# Medical updates



## Sir Robert Peel (13 Apr 2016)

I was recently medically cleared by Ottawa after being denied the first time due to lack of information. This is great now I can proceed to have my interview, but alas as the process with Ottawa took so long my medical is about to expire as they are only good for a year, so I am now scheduled to update my medical file. My question is will I have to do everything all over again such as the hearing tests etc. which wouldn't be a problem, but I am also wondering if all this information will have to go back to Ottawa to be reassessed even though I just got the clearance letter 2 weeks ago? Thank you for any help in this matter.


----------



## mariomike (13 Apr 2016)

Sir Robert Peel said:
			
		

> my medical is about to expire as they are only good for a year, so I am now scheduled to update my medical file.

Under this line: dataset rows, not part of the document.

File: config.mk
export PLATFORM = sky130hd
export DESIGN_NAME = linebuffer_window9
export DESIGN_NICKNAME = d
export VERILOG_FILES = /design/src/rtl/linebuffer_window9.sv
export SDC_FILE = /design/constraint.sdc
export NUM_CORES = 2
export LEC_CHECK = 0
export CAP_MARGIN = 20
export CELL_PAD_IN_SITES_DETAIL_PLACEMENT = 0
export CELL_PAD_IN_SITES_GLOBAL_PLACEMENT = 2
export CORE_AREA = 4 4 394 493
export CTS_CLUSTER_DIAMETER = 100
export CTS_CLUSTER_SIZE = 14
export DETAILED_ROUTE_END_ITERATION = 12
export DIE_AREA = 0 0 398 497
export HOLD_SLACK_MARGIN = 0.05
export PLACE_DENSITY_LB_ADDON = 0.05
export SETUP_SLACK_MARGIN = 0.2
export SYNTH_ARGS = -nofsm -noshare
export SYNTH_HDL_FRONTEND = slang
export SYNTH_SLANG_ARGS = --single-unit
File: constraint.sdc
create_clock -name clk -period 27.4 [get_ports clk]
set_input_delay 4.11 -clock clk [delete_from_list [all_inputs] [get_ports clk]]
set_output_delay 4.11 -clock clk [all_outputs]
set_load 0.03 [all_outputs]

You may find these discussions of interest,

Medical update  
https://army.ca/forums/threads/119858.0

Update Medical  
https://army.ca/forums/threads/112102.0

Updating medical while on Merit list?
https://army.ca/forums/threads/118220.0

medical update  
https://army.ca/forums/threads/35948.0

Expired Medical - How long is the exam good for?
http://army.ca/forums/threads/31182.0/nowap.html

Medical validity: 6 months or one year?
http://army.ca/forums/threads/100152.0

etc...

_As always_,  Recruiting is your most trusted source of information.


----------



## Sir Robert Peel (13 Apr 2016)

Thank you for the information it was very helpful. I did look for these threads before posting. I must not have navigated properly through forum.


----------



## mariomike (13 Apr 2016)

Sir Robert Peel said:
			
		

> Thank you for the information it was very helpful.



You are welcome. Good luck.


----------